Your task is to retype each line of the data below exactly.

┌─ SOURCE DATA

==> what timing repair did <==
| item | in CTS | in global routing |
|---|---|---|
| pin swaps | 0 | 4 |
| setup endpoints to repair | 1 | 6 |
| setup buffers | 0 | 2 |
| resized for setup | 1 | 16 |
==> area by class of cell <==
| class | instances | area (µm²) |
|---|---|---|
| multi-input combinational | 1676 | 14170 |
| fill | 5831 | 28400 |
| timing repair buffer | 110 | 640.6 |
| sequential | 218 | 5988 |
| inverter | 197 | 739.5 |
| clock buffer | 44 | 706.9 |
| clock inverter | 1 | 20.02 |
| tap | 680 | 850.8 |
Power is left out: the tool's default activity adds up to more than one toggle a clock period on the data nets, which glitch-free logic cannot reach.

└─

→ TASK RESULT:
==> what timing repair did <==
| item | in CTS | in global routing |
|---|---|---|
| pin swaps | 0 | 4 |
| setup endpoints to repair | 1 | 6 |
| setup buffers | 0 | 2 |
| resized for setup | 1 | 16 |
==> area by class of cell <==
| class | instances | area (µm²) |
|---|---|---|
| multi-input combinational | 1676 | 14170 |
| fill | 5831 | 28400 |
| timing repair buffer | 110 | 640.6 |
| sequential | 218 | 5988 |
| inverter | 197 | 739.5 |
| clock buffer | 44 | 706.9 |
| clock inverter | 1 | 20.02 |
| tap | 680 | 850.8 |
Power is left out: the tool's default activity adds up to more than one toggle a clock period on the data nets, which glitch-free logic cannot reach.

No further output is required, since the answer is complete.